> [EXERCISE DIRECTIONS]: The answer must be every line of the data that holds the word "tneg".

Segment Start: STUDY MATERIAL

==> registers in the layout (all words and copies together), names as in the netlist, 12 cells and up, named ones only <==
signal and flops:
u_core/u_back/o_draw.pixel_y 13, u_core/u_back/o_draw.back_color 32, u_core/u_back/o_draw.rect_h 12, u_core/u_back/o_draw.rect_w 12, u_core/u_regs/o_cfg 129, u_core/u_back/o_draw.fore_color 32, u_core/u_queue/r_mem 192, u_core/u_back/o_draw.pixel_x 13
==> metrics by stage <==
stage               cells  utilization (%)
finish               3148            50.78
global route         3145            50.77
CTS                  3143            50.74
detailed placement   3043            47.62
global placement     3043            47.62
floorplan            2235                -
## src/rtl/psg_tone_noise_envelope_synth_defines.svh

```systemverilog
// Assertion macros shared by the sound generator RTL.
`ifndef PSG_TONE_NOISE_ENVELOPE_SYNTH_DEFINES_SVH
`define PSG_TONE_NOISE_ENVELOPE_SYNTH_DEFINES_SVH

// Implication checked on every clock edge outside reset.
`define PSG_ASSERT_IMPL(label, ante, cons, msg) \
  label: assert property (@(posedge clk) disable iff (rst) (ante) |-> (cons)) else $error(msg);

// Implication whose consequent is checked in the next cycle.
`define PSG_ASSERT_NEXT(label, ante, cons, msg) \
  label: assert property (@(posedge clk) disable iff (rst) (ante) |=> (cons)) else $error(msg);

`endif

```

## src/rtl/psg_pkg.sv

```systemverilog
//------------------------------------------------------------------------------
// psg_pkg
// Shared constants and types for the programmable sound generator bank.
//------------------------------------------------------------------------------
`timescale 1ns / 1ps

package psg_pkg;

  localparam int MaxChipsDefault = 3;

  // Configuration register indexes.
  localparam logic [1:0] CfgChips = 2'd0;
  localparam logic [1:0] CfgInc   = 2'd1;
  localparam logic [1:0] CfgGain  = 2'd2;
  localparam logic [1:0] CfgDiv   = 2'd3;

  // Input operation codes.
  localparam logic OpWrite = 1'b0;
  localparam logic OpTick  = 1'b1;

  // Register numbers with side effects or special meaning.
  localparam logic [3:0] RegNoise = 4'd6;
  localparam logic [3:0] RegMixer = 4'd7;
  localparam logic [3:0] RegEnvLo = 4'd11;
  localparam logic [3:0] RegEnvHi = 4'd12;
  localparam logic [3:0] RegShape = 4'd13;

  typedef struct packed {
    logic       op;
    logic [1:0] chip;
    logic [3:0] reg_addr;
    logic [7:0] reg_data;
  } psg_in_t;

  typedef struct packed {
    logic [15:0] sample;
  } psg_out_t;

endpackage

```

## src/rtl/psg_if.sv

```systemverilog
//------------------------------------------------------------------------------
// psg_if
// Valid/ready channel carrying one payload beat.
//------------------------------------------------------------------------------
`timescale 1ns / 1ps

interface psg_if #(parameter type payload_t = logic);
  logic     valid;
  logic     ready;
  payload_t data;

  modport source (output valid, output data, input ready);
  modport sink   (input valid, input data, output ready);
endinterface

```

## src/rtl/psg_tone_noise_envelope_synth.sv

```systemverilog
//------------------------------------------------------------------------------
// psg_tone_noise_envelope_synth
// Bank of AY-3-8910 style sound chips: register writes and sample ticks in,
// mixed 16-bit samples out.
//------------------------------------------------------------------------------
// Channel    Dir  Payload                          Beat
// in_ch      in   op, chip, reg_addr, reg_data     one write or one tick
// out_ch     out  sample (signed 16)               one per tick
// cfg        in   cfg_we, cfg_index, cfg_data      one register write
//
// A write beat is accepted in S_IDLE and in_ch stays ready after it.
// A tick steps through each chip in use (fetch of the chip's registers through
// the single read port, noise, two envelope steps, three channels), then
// runs the bit-serial divider and waits in S_OUT until out_ch takes the sample.
// After reset a clearing pass zeroes all 16*MAX_CHIPS entries of the register
// memory while in_ch is held not ready.
// in_ch stalls while a beat is in work or the result waits in out_ch.
//------------------------------------------------------------------------------
`timescale 1ns / 1ps

module psg_tone_noise_envelope_synth
  import psg_pkg::*;
#(
  parameter int MAX_CHIPS = MaxChipsDefault
) (
  input  logic       clk,
  input  logic       rst,
  psg_if.sink        in_ch,
  psg_if.source      out_ch,
  input  logic       cfg_we,
  input  logic [1:0] cfg_index,
  input  logic [7:0] cfg_data
);

`include "psg_tone_noise_envelope_synth_defines.svh"

  localparam int CW = (MAX_CHIPS > 1) ? $clog2(MAX_CHIPS) : 1;
  localparam int AW = CW + 4;
  localparam int Depth = MAX_CHIPS * 16;

  typedef enum logic [8:0] {
    S_CLR   = 9'b000000001,
    S_IDLE  = 9'b000000010,
    S_FETCH = 9'b000000100,
    S_NOISE = 9'b000001000,
    S_ENV   = 9'b000010000,
    S_ENVB  = 9'b000100000,
    S_CHAN  = 9'b001000000,
    S_DIV   = 9'b010000000,
    S_OUT   = 9'b100000000
  } state_t;

  state_t state;

  // Configuration registers.
  logic [1:0] chips_in_use;
  logic [3:0] tick_increment;
  logic [3:0] channel_gain;
  logic [7:0] output_divisor;

  always_ff @(posedge clk) begin
    if (rst) begin
      chips_in_use   <= 2'd1;
      tick_increment <= 4'd9;
      channel_gain   <= 4'd11;
      output_divisor <= 8'd1;
    end else if (cfg_we) begin
      unique case (cfg_index)
        CfgChips: chips_in_use   <= cfg_data[1:0];
        CfgInc:   tick_increment <= cfg_data[3:0];
        CfgGain:  channel_gain   <= cfg_data[3:0];
        CfgDiv:   output_divisor <= cfg_data;
        default:  ;
      endcase
    end
  end

  // Sound register memory, one write and one registered read per cycle.
  logic [7:0]    regs [Depth];
  logic [7:0]    rd_q;
  logic          mem_we;
  logic [AW-1:0] mem_waddr;
  logic [7:0]    mem_wdata;
  logic [AW-1:0] mem_raddr;
  logic [AW-1:0] clr_addr;

  // Per-chip state, kept in flip-flops; each entry is read by the chip index.
  logic [12:0] pcnt [MAX_CHIPS][4];
  logic        tneg [MAX_CHIPS][3];
  logic [16:0] lfsr [MAX_CHIPS];
  logic [20:0] ecnt [MAX_CHIPS];
  logic [4:0]  estep [MAX_CHIPS];
  logic        erise [MAX_CHIPS];
  logic        ehold [MAX_CHIPS];
  logic [3:0]  eshape [MAX_CHIPS];
  logic        lvalid [MAX_CHIPS];
  logic [3:0]  latch [MAX_CHIPS];
  logic [3:0]  elevel [MAX_CHIPS];

  // Copy of the current chip's registers 0 to 12.
  logic [7:0]  rc [13];
  logic [3:0]  fidx;

  logic [CW-1:0] k;
  logic [1:0]  c;
  logic [15:0] acc;
  logic [1:0]  nchips;

  // Divider state.
  logic        neg;
  logic [15:0] quo;
  logic [8:0]  rem;
  logic [4:0]  dcnt;
  logic [7:0]  dvs;
  logic [15:0] sample_q;

  // Current chip's derived fields.
  logic [7:0]  r6, r7, r11, r12, vreg;
  logic [11:0] tper;
  logic [20:0] efull;
  logic [15:0] eper;
  logic [1:0]  en;
  logic [3:0]  vol;
  logic [7:0]  amount;
  logic        high;
  logic [12:0] csum;

  // Memory port control: clearing pass after reset, else accepted writes.
  always_comb begin
    mem_we    = 1'b0;
    mem_waddr = clr_addr;
    mem_wdata = 8'd0;
    mem_raddr = {k, fidx};
    if (state == S_CLR) begin
      mem_we = 1'b1;
    end else if (state == S_IDLE && in_ch.valid && in_ch.data.op == OpWrite &&
                 32'(in_ch.data.chip) < MAX_CHIPS) begin
      mem_we    = 1'b1;
      mem_waddr = {CW'(in_ch.data.chip), in_ch.data.reg_addr};
      mem_wdata = in_ch.data.reg_data;
    end
  end

  always_ff @(posedge clk) begin
    if (mem_we) regs[mem_waddr] <= mem_wdata;
    rd_q <= regs[mem_raddr];
  end

  always_comb begin
    r6   = rc[RegNoise];
    r7   = rc[RegMixer];
    r11  = rc[RegEnvLo];
    r12  = rc[RegEnvHi];
    tper = {rc[{1'b0, c, 1'b1}][3:0], rc[{1'b0, c, 1'b0}]};
    vreg = rc[4'd8 + {2'b00, c}];
    eper = {r12, r11};
    efull = (eper == 16'd0) ? 21'd16 : {1'b0, eper, 4'b0000};
    en   = {~r7[3 + c], ~r7[c]};
    vol  = vreg[4] ? elevel[k] : vreg[3:0];
    amount = {4'd0, channel_gain} * {4'd0, vol};
    high = !((en[0] && tneg[k][c]) || (en[1] && !lfsr[k][0]));
    // Shared 13-bit period adder.
    csum = pcnt[k][(state == S_NOISE) ? 2'd3 : c] + {9'd0, tick_increment};
  end

  logic [20:0] esum;
  assign esum = ecnt[k] + {17'd0, tick_increment};

  logic [8:0] rtry;
  assign rtry = {rem[7:0], quo[15]};

  assign in_ch.ready  = (state == S_IDLE);
  assign out_ch.valid = (state == S_OUT);
  assign out_ch.data.sample = sample_q;

  // Sequencer.
  always_ff @(posedge clk) begin
    if (rst) begin
      state <= S_CLR;
      clr_addr <= '0;
      for (int i = 0; i < MAX_CHIPS; i++) begin
        for (int j = 0; j < 4; j++) pcnt[i][j] <= 13'd0;
        for (int j = 0; j < 3; j++) tneg[i][j] <= 1'b0;
        lfsr[i] <= 17'd1; ecnt[i] <= 21'd0; estep[i] <= 5'd0;
        erise[i] <= 1'b0; ehold[i] <= 1'b0; eshape[i] <= 4'd0;
        lvalid[i] <= 1'b0; latch[i] <= 4'd0; elevel[i] <= 4'd0;
      end
      k <= '0; c <= 2'd0; acc <= 16'd0; nchips <= 2'd0; fidx <= 4'd0;
      neg <= 1'b0; quo <= 16'd0; rem <= 9'd0; dcnt <= 5'd0; dvs <= 8'd1;
    end else begin
      unique case (state)
        S_CLR: begin
          if (32'(clr_addr) == Depth - 1) state <= S_IDLE;
          else clr_addr <= clr_addr + AW'(1);
        end
        S_IDLE: begin
          if (in_ch.valid) begin
            if (in_ch.data.op == OpWrite) begin
              if (32'(in_ch.data.chip) < MAX_CHIPS) begin
                if (in_ch.data.reg_addr == RegShape &&
                    (!lvalid[CW'(in_ch.data.chip)] ||
                     latch[CW'(in_ch.data.chip)] != in_ch.data.reg_data[3:0])) begin
                  lvalid[CW'(in_ch.data.chip)] <= 1'b1;
                  latch[CW'(in_ch.data.chip)]  <= in_ch.data.reg_data[3:0];
                  eshape[CW'(in_ch.data.chip)] <= in_ch.data.reg_data[3:0];
                  estep[CW'(in_ch.data.chip)]  <= 5'd0;
                  ecnt[CW'(in_ch.data.chip)]   <= 21'd0;
                  ehold[CW'(in_ch.data.chip)]  <= 1'b0;
                  erise[CW'(in_ch.data.chip)]  <= in_ch.data.reg_data[2];
                end
              end
            end else begin
              k <= '0; c <= 2'd0; acc <= 16'd0; fidx <= 4'd0;
              nchips <= (32'(chips_in_use) > MAX_CHIPS) ? 2'(MAX_CHIPS) : chips_in_use;
              dvs <= (output_divisor == 8'd0) ? 8'd1 : output_divisor;
              state <= (chips_in_use == 2'd0) ? S_DIV : S_FETCH;
              dcnt <= 5'd0;
              quo <= 16'd0; rem <= 9'd0; neg <= 1'b0;
            end
          end
        end
        S_FETCH: begin
          // Read data is registered and belongs to the previous address.
          if (fidx != 4'd0) rc[fidx - 4'd1] <= rd_q;
          if (fidx == 4'd13) state <= S_NOISE;
          else fidx <= fidx + 4'd1;
        end
        S_NOISE: begin
          if (r6[4:0] != 5'd0) begin
            if (csum > {8'd0, r6[4:0]}) begin
              pcnt[k][3] <= csum - {8'd0, r6[4:0]};
              lfsr[k] <= {lfsr[k][0] ^ lfsr[k][3], lfsr[k][16:1]};
            end else pcnt[k][3] <= csum;
          end
          state <= S_ENV;
        end
        S_ENV: begin
          // Counter advance and step update.
          if (!ehold[k]) begin
            if (esum >= efull) begin
              ecnt[k] <= esum - efull;
              if (estep[k] == 5'd15) begin
                if (!eshape[k][3]) begin
                  estep[k] <= 5'd0; ehold[k] <= 1'b1; erise[k] <= 1'b0;
                end else if (eshape[k][0]) begin
                  estep[k] <= 5'd15; ehold[k] <= 1'b1;
                  if (eshape[k][1]) erise[k] <= !erise[k];
                end else begin
                  estep[k] <= 5'd0;
                  if (eshape[k][1]) erise[k] <= !erise[k];
                end
              end else estep[k] <= estep[k] + 5'd1;
            end else ecnt[k] <= esum;
          end
          state <= S_ENVB;
        end
        S_ENVB: begin
          if (ehold[k] && !eshape[k][3]) elevel[k] <= 4'd0;
          else elevel[k] <= erise[k] ? estep[k][3:0] : 4'd15 - estep[k][3:0];
          c <= 2'd0;
          state <= S_CHAN;
        end
        S_CHAN: begin
          if (tper != 12'd0 && vol != 4'd0 && en != 2'b00) begin
            acc <= high ? acc + {8'd0, amount} : acc - {8'd0, amount};
            if (csum > {1'b0, tper}) begin
              pcnt[k][c] <= csum - {1'b0, tper};
              tneg[k][c] <= !tneg[k][c];
            end else pcnt[k][c] <= csum;
          end
          if (c == 2'd2) begin
            if (32'(k) + 1 >= 32'(nchips)) state <= S_DIV;
            else begin
              k <= k + CW'(1);
              fidx <= 4'd0;
              state <= S_FETCH;
            end
          end else c <= c + 2'd1;
        end
        S_DIV: begin
          // The first step loads the magnitude, then one quotient bit per cycle.
          if (dcnt == 5'd0) begin
            neg <= acc[9];
            quo <= acc[9] ? 16'd0 - {acc[9:0], 6'd0} : {acc[9:0], 6'd0};
            rem <= 9'd0;
            dcnt <= 5'd1;
          end else if (dcnt == 5'd17) begin
            sample_q <= neg ? 16'd0 - quo : quo;
            state <= S_OUT;
          end else begin
            if (rtry >= {1'b0, dvs}) begin
              rem <= rtry - {1'b0, dvs};
              quo <= {quo[14:0], 1'b1};
            end else begin
              rem <= rtry;
              quo <= {quo[14:0], 1'b0};
            end
            dcnt <= dcnt + 5'd1;
          end
        end
        S_OUT: begin
          if (out_ch.ready) state <= S_IDLE;
        end
        default: state <= S_IDLE;
      endcase
    end
  end

  `PSG_ASSERT_IMPL(a_out_only_in_out, out_ch.valid, !in_ch.ready, "output and input open together")
  `PSG_ASSERT_NEXT(a_out_hold, out_ch.valid && !out_ch.ready, out_ch.valid && $stable(sample_q), "result dropped")
  `PSG_ASSERT_IMPL(a_chan_range, state == S_CHAN, c != 2'd3, "channel index out of range")
  `PSG_ASSERT_IMPL(a_div_nonzero, state == S_DIV, dvs != 8'd0, "divisor zero")
  `PSG_ASSERT_IMPL(a_clear_closed, state == S_CLR, !in_ch.ready, "input open during clearing")

endmodule

```

## src/flat_wrapper.sv

```systemverilog
// flat-port wrapper written by rule: the top's interface ports become plain ports
module psg_tone_noise_envelope_synth_flat import psg_pkg::*;
#(
  parameter int MAX_CHIPS = MaxChipsDefault
)
  (clk, rst, cfg_we, cfg_index, cfg_data, in_ch_valid, in_ch_data, in_ch_ready, out_ch_valid, out_ch_data, out_ch_ready);
  psg_if #(.payload_t(psg_in_t)) in_ch_i ();
  psg_if #(.payload_t(psg_out_t)) out_ch_i ();
  input  logic clk;
  input  logic rst;
  input  logic cfg_we;
  input  logic [1:0] cfg_index;
  input  logic [7:0] cfg_data;
  input wire logic [$bits(in_ch_i.valid)-1:0] in_ch_valid;
  input wire logic [$bits(in_ch_i.data)-1:0] in_ch_data;
  output wire logic [$bits(in_ch_i.ready)-1:0] in_ch_ready;
  output wire logic [$bits(out_ch_i.valid)-1:0] out_ch_valid;
  output wire logic [$bits(out_ch_i.data)-1:0] out_ch_data;
  input wire logic [$bits(out_ch_i.ready)-1:0] out_ch_ready;
  assign in_ch_i.valid = in_ch_valid;
  assign in_ch_i.data = in_ch_data;
  assign in_ch_ready = in_ch_i.ready;
  assign out_ch_valid = out_ch_i.valid;
  assign out_ch_data = out_ch_i.data;
  assign out_ch_i.ready = out_ch_ready;
  psg_tone_noise_envelope_synth #(.MAX_CHIPS(MAX_CHIPS)) u_core (.clk(clk), .rst(rst), .in_ch(in_ch_i), .out_ch(out_ch_i), .cfg_we(cfg_we), .cfg_index(cfg_index), .cfg_data(cfg_data));
endmodule
```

Segment End: STUDY MATERIAL

> [ANSWER AREA]:
  logic        tneg [MAX_CHIPS][3];
    high = !((en[0] && tneg[k][c]) || (en[1] && !lfsr[k][0]));
        for (int j = 0; j < 3; j++) tneg[i][j] <= 1'b0;
              tneg[k][c] <= !tneg[k][c];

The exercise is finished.